Soundtrack album by various artists
- Released: February 24, 1998
- Genres: Rock; classical; jazz; country; folk; pop;
- Length: 51:45
- Label: Mercury
- Producers: T Bone Burnett; Joel Coen; Ethan Coen;

= The Big Lebowski (soundtrack) =

The Big Lebowski (Original Motion Picture Soundtrack) is the soundtrack album to the 1998 film The Big Lebowski directed by the Coen brothers. It was released under the Mercury Records label on February 24, 1998, and is produced by T Bone Burnett with the Coens featuring songs ranging from rock, classical, jazz, folk, pop and country music. The album received positive reviews from critics and has been regarded as one of the best soundtracks.

== Development ==
The original score was composed by Carter Burwell, a veteran of all the Coen Brothers' films. While the Coens were writing the screenplay they had Kenny Rogers' "Just Dropped In (To See What Condition My Condition Was In)", the Gipsy Kings' cover of "Hotel California", and several Creedence Clearwater Revival songs in mind. They asked T Bone Burnett (who would later work with the Coens on O Brother, Where Art Thou? and Inside Llewyn Davis) to pick songs for the soundtrack of the film. They knew that they wanted different genres of music from different times but, as Joel remembers, "T Bone even came up with some far-out Henry Mancini and Yma Sumac. Burnett was able to secure songs by Kenny Rogers and the Gipsy Kings and also added tracks by Captain Beefheart, Moondog and Bob Dylan's "The Man in Me". However, he had a tough time securing the rights to Townes Van Zandt's cover of the Rolling Stones' "Dead Flowers", which plays over the film's closing credits. Former Stones manager Allen Klein owned the rights to the song and wanted $150,000 for it. Burnett convinced Klein to watch an early cut of the film and remembers, "It got to the part where the Dude says, 'I hate the fuckin' Eagles, man!' Klein stands up and says, 'That's it, you can have the song!' That was beautiful." Burnett was going to be credited on the film as "Music Supervisor", but asked his credit to be "Music Archivist" because he "hated the notion of being a supervisor; I wouldn't want anyone to think of me as management".

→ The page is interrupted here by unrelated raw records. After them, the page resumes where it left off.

Source: an optimization exercise on an open RTL-to-GDS flow (aim: small area). Production flows keep margins and buffers that such runs may drop.
At most, simulation tests tie the RTL to the original design; equivalence was not proved.
No activity file was given, so power comes from the tool's default toggle rates.

==> flow/design.v <==
module FIFO #(parameter WIDTH=16,DEPTH=32)(
            input clk,rst,
            input [WIDTH-1:0]data_in,
            input wr,rd,
            output reg[WIDTH-1:0]data_out,
            output reg empty,
            output reg full
            );
localparam AW=$clog2(DEPTH);
reg [AW-1:0] idx;
reg [WIDTH-1:0] mem[DEPTH-1:0];
wire do_wr = wr & !full & !(rd & empty);
wire do_rd = rd & !empty & !(wr & full);
reg [WIDTH-1:0] rdata;
integer k;
always @* begin
  rdata = {WIDTH{1'b0}};
  for (k = 0; k < DEPTH; k = k + 1)
    rdata = rdata | (mem[k] & {WIDTH{idx == k}});
end
always @(posedge clk)
  if (do_wr) begin
    mem[0] <= data_in;
    for (k = 1; k < DEPTH; k = k + 1)
      mem[k] <= mem[k-1];
  end
always @(posedge clk or negedge rst)
begin
  if (!rst) begin
    data_out <= 0;
    idx <= {AW{1'b1}};
    empty <= 1'b1;
    full <= 1'b0;
  end else begin
    if (do_rd)
      data_out <= rdata;
    if (do_wr & !do_rd) begin
      idx <= idx + 1'b1;
      empty <= 1'b0;
      full <= (idx == DEPTH-2);
    end else if (do_rd & !do_wr) begin
      idx <= idx - 1'b1;
      full <= 1'b0;
      empty <= (idx == 0);
    end
  end
end
endmodule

For Joel, "the original music, as with other elements of the movie, had to echo the retro sounds of the Sixties and early Seventies". Music defines each character. For example, Bob Nolan's "Tumbling Tumbleweeds" was chosen for the Stranger at the time the Coens wrote the screenplay, as was Henry Mancini's "Lujon" for Jackie Treehorn. "The German nihilists are accompanied by techno-pop and Jeff Bridges by Creedence. So there's a musical signature for each of them", remarked Ethan in an interview. The character Uli Kunkel was in the German electronic band Autobahn, an homage to the band Kraftwerk. The album cover of their record Nagelbett (bed of nails) is a parody of the Kraftwerk album cover for The Man-Machine and the group name Autobahn shares the name of a Kraftwerk song and album. In the lyrics the phrase "We believe in nothing" is repeated with electronic distortion. This is a reference to Autobahn's nihilism in the film.

== Reception ==
Stephen Thomas Erlewine of AllMusic wrote "The collection makes more sense if you've seen the film, but there are enough good songs and quirky humor to make it an enjoyable listen on its own terms." Tom Taylor of Far Out wrote "In most cases, the alchemical magic of pairing songs with the perfect moment is rousing enough. However, when it comes to The Big Lebowski, the fact that each song also seems fine-tuned with a contextual overture is a truly astounding feat [...] You can dive into the soundtrack and never live to see the bottom, or you can simply float on the surface and listen to the pins fall, any which way, this soundtrack abides." Keith Moerer of Salon.com wrote "The Big Lebowski soundtrack is as strange as a Midwestern landscape populated by lovers, loners, losers and creeps. Sounds like a great movie—or an even better soundtrack—to me."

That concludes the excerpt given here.